** RECORDS SUPPLIED follows **

File: config.mk
export PLATFORM = sky130hd
export DESIGN_NAME = var_bit_packer
export DESIGN_NICKNAME = d
export VERILOG_FILES = /design/src/rtl/var_packer_pkg.sv /design/src/rtl/var_packer_out_reg.sv /design/src/rtl/var_bit_packer.sv
export SDC_FILE = /design/constraint.sdc
export NUM_CORES = 1
export LEC_CHECK = 0
export ABC_AREA = 1
export ABC_CLOCK_PERIOD_IN_PS = 3690
export BUFFER_PORTS_ARGS = -buffer_cell sky130_fd_sc_hd__buf_2
export CORE_MARGIN = 4
export CORE_UTILIZATION = 50
export DETAILED_ROUTE_END_ITERATION = 7
export PLACE_DENSITY = 0.83
export RECOVER_POWER = 100
export SETUP_SLACK_MARGIN = 0.02
export SLEW_MARGIN = 10
export SYNTH_ARGS = -nofsm -noshare
export SYNTH_HDL_FRONTEND = slang
export SYNTH_SLANG_ARGS = --single-unit
File: constraint.sdc
create_clock -name clk -period 3.69 [get_ports clk]
set_input_delay 0.369 -clock clk [delete_from_list [all_inputs] [get_ports clk]]
set_output_delay 0.369 -clock clk [all_outputs]
set_load 0.02 [all_outputs]
File: src/rtl/var_packer_pkg.sv
// Shared state type and width/mask helpers for the variable-length bit packer.
package var_packer_pkg;

  typedef enum logic [1:0] {RUN, FLUSH, DRAIN} state_t;

  localparam int MASK_W = 256;

  function automatic int last_bits_width(int bus_width);
    return $clog2(bus_width + 1);
  endfunction

  function automatic int num_bits_width(int max_in_width);
    return $clog2(max_in_width + 1);
  endfunction

  // Callers cast the result down to their own codeword width.
  function automatic logic [MASK_W-1:0] low_mask(int n);
    logic [MASK_W-1:0] m;
    if (n >= MASK_W) m = '1;
    else m = (MASK_W'(1) << n) - MASK_W'(1);
    return m;
  endfunction

endpackage

File: src/rtl/var_packer_out_reg.sv
// Single-entry valid/ready output register for packed words; contents hold while stalled.
module var_packer_out_reg #(
  parameter int DATA_W = 64,
  parameter int BITS_W = 7
) (
  input  logic              clk,
  input  logic              aresetn,
  input  logic              load,
  input  logic              load_last,
  input  logic [DATA_W-1:0] load_data,
  input  logic [BITS_W-1:0] load_last_bits,
  input  logic              out_ready,
  output logic              can_load,
  output logic              out_valid,
  output logic              out_last,
  output logic [DATA_W-1:0] out_data,
  output logic [BITS_W-1:0] out_last_bits
);

  assign can_load = !out_valid || out_ready;

  always_ff @(posedge clk or negedge aresetn) begin
    if (!aresetn) begin
      out_valid     <= 1'b0;
      out_last      <= 1'b0;
      out_data      <= '0;
      out_last_bits <= '0;
    end else if (load) begin
      out_valid     <= 1'b1;
      out_last      <= load_last;
      out_data      <= load_data;
      out_last_bits <= load_last_bits;
    end else if (out_ready) begin
      out_valid <= 1'b0;
    end
  end

endmodule

File: src/rtl/var_bit_packer.sv
// Packs variable-length codewords MSB-first into BUS_WIDTH-bit words with a zero-padded last flush.
// Optional stat_bits/stat_words counters are built when VAR_BIT_PACKER_COUNT_EN is defined.
module var_bit_packer
  import var_packer_pkg::*;
#(
  parameter int BUS_WIDTH    = 64,
  parameter int MAX_IN_WIDTH = 32,
`ifdef VAR_BIT_PACKER_COUNT_EN
  parameter int CNT_W        = 32,
`endif
  localparam int NB_W        = num_bits_width(MAX_IN_WIDTH),
  localparam int LB_W        = last_bits_width(BUS_WIDTH)
) (
  input  logic                    clk,
  input  logic                    aresetn,
  input  logic                    in_valid,
  output logic                    in_ready,
  input  logic [MAX_IN_WIDTH-1:0] in_data,
  input  logic [NB_W-1:0]         in_num_bits,
  input  logic                    in_last,
  output logic                    out_valid,
  input  logic                    out_ready,
  output logic [BUS_WIDTH-1:0]    out_data,
  output logic                    out_last,
  output logic [LB_W-1:0]         out_last_bits
`ifdef VAR_BIT_PACKER_COUNT_EN
  ,
  output logic [CNT_W-1:0]        stat_bits,
  output logic [CNT_W-1:0]        stat_words
`endif
);

  localparam int ACC_W  = BUS_WIDTH + MAX_IN_WIDTH;
  localparam int FILL_W = $clog2(ACC_W + 1);
  localparam logic [FILL_W-1:0] BUS_FILL = FILL_W'(BUS_WIDTH);
  localparam logic [FILL_W-1:0] ACC_FILL = FILL_W'(ACC_W);

  state_t                  state;
  logic [ACC_W-1:0]        acc, acc_base, ins;
  logic [FILL_W-1:0]       fill, fill_base, n_fill;
  logic [NB_W-1:0]         n_sat;
  logic [MAX_IN_WIDTH-1:0] data_masked;
  logic                    word_avail, can_load, load_now, load_last, accept;
  logic [LB_W-1:0]         load_last_bits;

  // A load and an accept in the same cycle compose: shift out first, then append below.
  always_comb begin
    n_sat = (in_num_bits > NB_W'(MAX_IN_WIDTH)) ? NB_W'(MAX_IN_WIDTH) : in_num_bits;
    n_fill = FILL_W'(n_sat);
    data_masked = in_data & MAX_IN_WIDTH'(low_mask(int'(n_sat)));
    word_avail = 1'b0;
    case (state)
      RUN:     word_avail = (fill >= BUS_FILL);
      FLUSH:   word_avail = 1'b1;
      default: word_avail = 1'b0;
    endcase
    load_now = word_avail && can_load;
    load_last = (state == FLUSH) && (fill <= BUS_FILL);
    load_last_bits = load_last ? LB_W'(fill) : LB_W'(BUS_WIDTH);
    in_ready = (state == RUN) && ((fill < BUS_FILL) || load_now);
    accept = in_valid && in_ready;
    acc_base = load_now ? (acc << BUS_WIDTH) : acc;
    fill_base = load_now ? (fill - BUS_FILL) : fill;
    ins = ACC_W'(data_masked) << (ACC_FILL - fill_base - n_fill);
  end

  always_ff @(posedge clk or negedge aresetn) begin
    if (!aresetn) begin
      state <= RUN;
      acc   <= '0;
      fill  <= '0;
    end else begin
      case (state)
        RUN: begin
          acc  <= accept ? (acc_base | ins) : acc_base;
          fill <= accept ? (fill_base + n_fill) : fill_base;
          if (accept && in_last) state <= FLUSH;
        end
        FLUSH: begin
          if (load_now) begin
            if (load_last) begin
              acc   <= '0;
              fill  <= '0;
              state <= DRAIN;
            end else begin
              acc  <= acc_base;
              fill <= fill_base;
            end
          end
        end
        DRAIN: begin
          if (out_valid && out_ready) state <= RUN;
        end
        default: state <= RUN;
      endcase
    end
  end

  var_packer_out_reg #(
    .DATA_W(BUS_WIDTH),
    .BITS_W(LB_W)
  ) u_out_reg (
    .clk            (clk),
    .aresetn        (aresetn),
    .load           (load_now),
    .load_last      (load_last),
    .load_data      (acc[ACC_W-1 -: BUS_WIDTH]),
    .load_last_bits (load_last_bits),
    .out_ready      (out_ready),
    .can_load       (can_load),
    .out_valid      (out_valid),
    .out_last       (out_last),
    .out_data       (out_data),
    .out_last_bits  (out_last_bits)
  );

`ifdef VAR_BIT_PACKER_COUNT_EN
  // Padding never counts toward stat_bits; only accepted payload does.
  always_ff @(posedge clk or negedge aresetn) begin
    if (!aresetn) begin
      stat_bits  <= '0;
      stat_words <= '0;
    end else begin
      if (accept) stat_bits <= stat_bits + CNT_W'(n_sat);
      if (out_valid && out_ready) stat_words <= stat_words + CNT_W'(1);
    end
  end
`endif

endmodule

== After elaboration in Yosys (flattened, before gate mapping) ==
Cells that the tools add are included.
Word-level totals
  flip-flop bits (word level): 178
  latch bits: 0
  memory bits (writable): 0
  ROM bits: 0
  bits of input ports: 43
  output and inout bits: 74
  logic and storage cells: 60
  memories kept: 0
Cells by class
  $add $sub $neg: 5
  multiply operators: 0
  divide/modulo/power cells: 0
  $lt $le $gt $ge: 4
  equality and inequality tests: 6
  shifts and indexed selects: 2
  mux-type cells: 20
  bitwise logic cells: 2
  reductions and logical operators: 14
Operators by type and width (count)
  $mux W96: 4
  $pmux W96 S2: 1
  $or A96 B96 Y96: 1
  $shl A32 B7 Y96: 1
  $mux W7: 5
  $and A32 B32 Y32: 1
  $shl A1 B6 Y32 const A: 1
  $sub A32 B2 Y32 const B: 1
  $pmux W7 S2: 1
  $mux W2: 4
  $add A7 B6 Y7: 1
  $ge A7 B7 Y1 const B: 1
  $le A7 B7 Y1 const B: 1
  $lt A7 B7 Y1 const B: 1
  $sub A7 B6 Y7: 1
  $sub A7 B7 Y7 const A: 1
  $sub A7 B7 Y7 const B: 1
  $gt A6 B6 Y1 const B: 1
  $logic_and A1 B1 Y1: 6
  $mux W6: 1
  $pmux W2 S3: 1
  $ne A2 B1 Y1 const B: 2
  $ne A2 B2 Y1 const B: 2
  $reduce_and A4 Y1: 1
  9 further kinds: 12

== Longest topological paths before layout ==
  depth after elaboration: 10
  depth in mapped cells: 27
  mapped depth without buffers: 27

== Modules after synthesis ==
A second synthesis with hierarchy kept.
Unflattened totals
  cell total of the unflattened synthesis: 1798
  area, all modules: 12580.8 um^2
Modules (own cells, without submodules)
  var_bit_packer: instances 1, cells each 1490, area an instance 9795.6 um^2, sequential area each 2627.5 um^2
  var_packer_out_reg: instances 1, cells each 308, area an instance 2785.2 um^2, sequential area each 1826.8 um^2

== Worst setup path before layout ==
OpenSTA, ideal clock, no wires.
  kind: reg2reg
  from: register u_out_reg.out_valid
  to: register acc[77]
  setup time: 0.077 ns
  arrival: 3.679 ns
  required time: 3.613 ns
  setup slack: -0.067 ns
  cell stages (with the launch flop): 19
  buffers on the path: 5
  clock period less this slack: 3.757 ns
  cells stage by stage: dfrtp_1 inv_1 nor2_1 nor2_1 inv_1 clkbuf_1 clkbuf_1 clkbuf_1 buf_1 ha_1 xor2_1 xnor2_2 inv_2 nor2_1 inv_1 clkbuf_1 nor2_1 nor2_1 a21oi_1
On the way
  word-level cells in the longest chain between the ends: 10
  elaborated cells between the ends (all ways): 18
  classes of those cells: add/sub: 2; eq/ne: 1; shift: 1; mux: 6; bitwise: 1; reduce/logical: 7
Ends and longest elaborated chain
  start, declared: line var_packer_out_reg.sv:14  | output logic out_valid,
  start signal, assigned: line var_packer_out_reg.sv:24  | out_valid <= 1'b0;
  start signal, assigned: line var_packer_out_reg.sv:29  | out_valid <= 1'b1;
  start signal, assigned: line var_packer_out_reg.sv:34  | out_valid <= 1'b0;
  $logic_not A1 Y1 (*): line var_packer_out_reg.sv:20  | assign can_load = !out_valid || out_ready;
  $logic_or A1 B1 Y1 (*): line var_packer_out_reg.sv:20
  $logic_and A1 B1 Y1 (*): line var_bit_packer.sv:57  | load_now = word_avail && can_load;
  $mux W7: line var_bit_packer.sv:63  | fill_base = load_now ? (fill - BUS_FILL) : fill;
  $sub A7 B7 Y7: line var_bit_packer.sv:64  | ins = ACC_W'(data_masked) << (ACC_FILL - fill_base - n_fill);
  $sub A7 B6 Y7: line var_bit_packer.sv:64
  $shl A32 B7 Y96: line var_bit_packer.sv:64
  $or A96 B96 Y96: line var_bit_packer.sv:75  | acc <= accept ? (acc_base | ins) : acc_base;
  $mux W96: line var_bit_packer.sv:75
  $pmux W96 S2: line var_bit_packer.sv:73  | case (state)
  end signal, assigned: line var_bit_packer.sv:75
  end signal, assigned: line var_bit_packer.sv:86  | acc <= acc_base;
  end, declared: line var_bit_packer.sv:39  | logic [ACC_W-1:0] acc, acc_base, ins;
Mark *: on every way between the ends. The rest lies on a longest branch, timed or not. The select of a mux whose other input is x is not followed.
A chain may end at the register's enable or synchronous reset.

== Worst setup path after layout ==
  from: input in_num_bits[3]
  to: register acc[64]
On the way
  word-level cells in the longest chain between the ends: 9
  elaborated cells between the ends (all ways): 10
  classes of those cells: add/sub: 2; order compare: 1; shift: 2; mux: 3; bitwise: 2
Ends and longest elaborated chain
  start, declared: line var_bit_packer.sv:19  | input logic [NB_W-1:0] in_num_bits,
  $gt A6 B6 Y1: line var_bit_packer.sv:48  | n_sat = (in_num_bits > NB_W'(MAX_IN_WIDTH)) ? NB_W'(MAX_IN_WIDTH) : in_num_bits;
  $mux W6 (*): line var_bit_packer.sv:48
  $shl A1 B6 Y32: line var_packer_pkg.sv:20  | else m = (MASK_W'(1) << n) - MASK_W'(1);
  $sub A32 B2 Y32: line var_packer_pkg.sv:20
  $and A32 B32 Y32: line var_bit_packer.sv:50  | data_masked = in_data & MAX_IN_WIDTH'(low_mask(int'(n_sat)));
  $shl A32 B7 Y96 (*): line var_bit_packer.sv:64
  $or A96 B96 Y96 (*): line var_bit_packer.sv:75
  $mux W96 (*): line var_bit_packer.sv:75
  $pmux W96 S2 (*): line var_bit_packer.sv:73
Mark *: on every way between the ends. The rest lies on a longest branch, timed or not.

==> run_results.csv <==
group,metric,value,unit
run_status,run_status,"finished, violations left",
run_status,failed_checks,"max-capacitance violations, max-slew violations",
die,floorplan.core_area,25100,um^2
drt,route.detailed.wl_per_inst,19.3,um
drt,vias,13800,
logic_synthesis,cell_count_after_synthesis,1930,
clocking,cts_inserted_buffers,17,
grt,overflow,0,
flow_run,max-cap-violations,1,
grt,first_global_vias,12900,
critical_path,worstSetupStartpoint,"in_num_bits[3]",
clocking,worst_skew_late_latency,450,ps
drt,detail_route.wirelength,45300,um
placed_design,placement.cell_area,13800,um^2
layout,layout.cell_area.non_filler,14300,um^2
clocking,ctsRootBufferMaster,"sky130_fd_sc_hd__clkbuf_16",
grt,grt_use_total,0.321,
critical_path,crit_top_cell,"sky130_fd_sc_hd__a21oi_1",
sta,finalWorstPathRequiredPeriod,3300,ps
clocking,cts_clock_pin_slew_for_the_worst_setup_and_hold_paths,80,ps
clocking,cts-root-to-sink-buffers,2,
critical_path,cp-end-kind,"flip-flop",
logic_synthesis,postSynth.asyncResetShare,1.00,
critical_path,critPathLaunchType,"primary input",
drt,drt.antenna.violating_nets,0,
clocking,cts.sink_count,178,
critical_path,cp_data_arrival_time,3670,ps
layout,antenna_diode_instance_count,0,
clocking,tritoncts_clock_tree,"done",
sta,finalSetupViolations,0,
worst_hold_path,hp-start,"in_last",
critical_path,slowest_stage,"sky130_fd_sc_hd__ha_1",
logic_synthesis,synth_flop_cell,"sky130_fd_sc_hd__dfrtp_1",
sta,slew-limit-headroom,-0.607,
drt,dr.pass1.iters,6,
layout,final_nets,2063,
logic_synthesis,yosys_synthesis_warning_count,0,
placed_design,finalWeightedCongestion,1.02,
sta,fmaxAchievable,303,MHz
sta,final_max_slew_viol_count,93,
placed_design,dp_hpwl,33900,um
layout,syn2layout_area_growth,11.9,%
critical_path,slowest_delay,370,ps
sta,rsz_0062_raised_after_global_routing,"false",
clocking,holdBufCountCts,0,
logic_synthesis,synth_enable_flop_cells,0,
layout,drive_above_1_share,0.101,
logic_synthesis,syn-mean-instance-area,6.60,um^2
die,top_level_ports,117,
sta,fin_setup_tns,0,ps
grt,grt_first_pass_wirelength,72400,um
placed_design,port_buffers,116,
logic_synthesis,synth-seq-area-share,0.350,
critical_path,critical_path.cell_chain,"buf_2 > nor2_1 > nand3_1 > nand2_2 > nand2_4 > ha_1 > ha_1 > a21oi_1 > and2_0 > inv_1 > a21oi_1 > o21bai_1 > xnor2_2 > inv_2 > nor2_2 > inv_1 > o21a_1 > nand2_1 > nand2_1 > a21oi_1",
logic_synthesis,yosys_register_bits,178,
drt,drt_first_iter_violations,1834,
drt,route.detailed.vias_per_inst,5.87,
clocking,post_cts_buffers,0,
grt,antenna_found_initial,0,
sta,report.final.hold_viol_count,0,
critical_path,worst_ep_required_time,4060,ps
critical_path,crit_fanout,16,
die,fp.dieH,168,um
logic_synthesis,netlist-cell-type-count,51,
sta,tightestPinTransition,2410,ps
critical_path,setup.worst_path.class,"in2reg",
worst_hold_path,hold_path_class,"in2reg",
die,std_cell_rows,58,
logic_synthesis,synth_net_count,1994,
die,die_area,28100,um^2
sta,period_share,0.894,
sta,timing.clock.skew,15.9,ps
clocking,post_cts_resize_count,0,
drt,drcViolationCount,0,
critical_path,crit-reg2reg-launch,"fill[3]",
clocking,cts-htree-levels,4,
critical_path,r2r_slack,430,ps
grt,grt_start_max_net_pins,191,
logic_synthesis,synth.cell_area,12700,um^2
die,floorplan.initialDensity,0.508,
die,dieWidth,168,um
## layer usage
| layer | track usage | routed length (um) |
|---|---|---|
| met5 | 0 | 0 |
| met3 | 0.0531 | 3470 |
| met4 | 0.111 | 1700 |
| met1 | 0.459 | 19700 |
| met2 | 0.496 | 20400 |
## cell families (layout without fill, tap and decap cells)
group           count (synthesis)  after routing  synth area share
compound gates                276            276             0.124
xor+xnor                        5              5           0.00403
fa+ha+maj                      21             21            0.0224
buf+inv                       267            349            0.0849
flops                         178            178             0.350
simple gates                 1183           1183             0.416
## synthesized netlist by cell type (4+ instances only)
cell type	number	area, um^2
sky130_fd_sc_hd__nand2_1	607	2280
sky130_fd_sc_hd__nand3_1	290	1450
sky130_fd_sc_hd__dfrtp_1	178	4450
sky130_fd_sc_hd__nor2_1	155	582
sky130_fd_sc_hd__inv_1	135	507
sky130_fd_sc_hd__o21ai_0	113	566
sky130_fd_sc_hd__clkbuf_1	73	274
sky130_fd_sc_hd__nand4_1	54	338
sky130_fd_sc_hd__a21oi_1	50	250
sky130_fd_sc_hd__o21ai_1	41	205
sky130_fd_sc_hd__buf_2	30	150
sky130_fd_sc_hd__nand3_2	19	190
sky130_fd_sc_hd__ha_1	18	225
sky130_fd_sc_hd__nand2_2	17	106
sky130_fd_sc_hd__o31ai_1	15	113
sky130_fd_sc_hd__nor2_2	14	87.6
sky130_fd_sc_hd__o22ai_1	12	75.1
sky130_fd_sc_hd__buf_1	8	30.0
sky130_fd_sc_hd__clkinv_1	8	30.0
sky130_fd_sc_hd__a31oi_1	7	43.8
sky130_fd_sc_hd__a21oi_2	6	52.6
sky130_fd_sc_hd__o211ai_1	6	45.0
sky130_fd_sc_hd__nor3_1	5	25.0
sky130_fd_sc_hd__nor3_2	5	50.1
sky130_fd_sc_hd__inv_2	4	15.0
sky130_fd_sc_hd__nor2_4	4	45.0
sky130_fd_sc_hd__o32ai_1	4	35.0
sky130_fd_sc_hd__xor2_1	4	35.0
## worst max-delay path: cells and delay by family
family	cells	cell delay [ps]
simple gates	8	1080
compound gates	5	800
buf+inv	4	590
xor+xnor	1	250
fa+ha+maj	2	580
## state kept, by name, indices dropped and copies added (netlist names)
name,cells
acc,96
fill,7
state,2
u_out_reg.out_data,64
u_out_reg.out_last,1
u_out_reg.out_last_bits,7
u_out_reg.out_valid,1
## metrics by stage
step,setup WS (ps),std cells,hold slack [ps],utilization
floorplan,50.8,1930,73.4,-
global placement,161,2310,451,0.550
detailed placement,102,2310,453,0.550
CTS,532,2342,32.5,0.574
global route,111,2342,206,0.568
finish,391,2342,188,0.568
## cell type report
cell class,instances,area (um^2)
inverters,149,566
repair buffers,168,976
clock buffers,17,425
clock inverters,15,178
flip-flops and latches,178,4450
fillers,2515,10900
multi-input cells,1485,7240
well taps,330,413
## path summary, 6_finish.rpt
| kind | end | depth (start not counted) |
|---|---|---|
| max in group asynchronous | u_out_reg.out_data[5] | 2 |
| worst min-delay path | state[0] | 3 |
| worst max-delay path | acc[64] | 20 |
| min in group asynchronous | u_out_reg.out_data[33] | 1 |
| worst max register to register | acc[64] | 16 |
| worst min register to register | u_out_reg.out_data[7] | 2 |
## layout by cell type, fill, tap and decap left out, types with 4 or more instances in the layout
cell type	netlist	layout
sky130_fd_sc_hd__nand2_1	607	610
sky130_fd_sc_hd__nand3_1	290	294
sky130_fd_sc_hd__dfrtp_1	178	178
sky130_fd_sc_hd__nor2_1	155	153
sky130_fd_sc_hd__inv_1	135	134
sky130_fd_sc_hd__o21ai_0	113	129
sky130_fd_sc_hd__clkbuf_1	73	78
sky130_fd_sc_hd__nand4_1	54	54
sky130_fd_sc_hd__a21oi_1	50	51
sky130_fd_sc_hd__buf_2	30	41
sky130_fd_sc_hd__buf_4	3	33
sky130_fd_sc_hd__o21ai_1	41	25
sky130_fd_sc_hd__ha_1	18	18
sky130_fd_sc_hd__clkbuf_16	0	17
sky130_fd_sc_hd__nand3_2	19	15
sky130_fd_sc_hd__nor2_2	14	15
sky130_fd_sc_hd__o31ai_1	15	15
sky130_fd_sc_hd__nand2_2	17	14
sky130_fd_sc_hd__o22ai_1	12	12
sky130_fd_sc_hd__buf_12	0	10
sky130_fd_sc_hd__clkinv_1	8	8
sky130_fd_sc_hd__a31oi_1	7	7
sky130_fd_sc_hd__o211ai_1	6	6
sky130_fd_sc_hd__clkbuf_2	0	6
sky130_fd_sc_hd__a21oi_2	6	5
sky130_fd_sc_hd__nor2_4	4	5
sky130_fd_sc_hd__nor3_1	5	5
sky130_fd_sc_hd__nor3_2	5	5
sky130_fd_sc_hd__clkinv_8	0	5
sky130_fd_sc_hd__inv_6	0	5
sky130_fd_sc_hd__inv_2	4	4
sky130_fd_sc_hd__o32ai_1	4	4
Power is not shown: default switching activity piles up to over one toggle a cycle in this logic, so the estimate is an artifact.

** End of RECORDS SUPPLIED **

**TASK DETAILS:** Please, from the entries above, set down exactly the lines from the one containing "W96 (*): line var_bit_packer.sv:75" through the one containing "die,floorplan.core_area,25100,um^2", and only those.

**SOLVED PROBLEM:**
  $mux W96 (*): line var_bit_packer.sv:75
  $pmux W96 S2 (*): line var_bit_packer.sv:73
Mark *: on every way between the ends. The rest lies on a longest branch, timed or not.

==> run_results.csv <==
group,metric,value,unit
run_status,run_status,"finished, violations left",
run_status,failed_checks,"max-capacitance violations, max-slew violations",
die,floorplan.core_area,25100,um^2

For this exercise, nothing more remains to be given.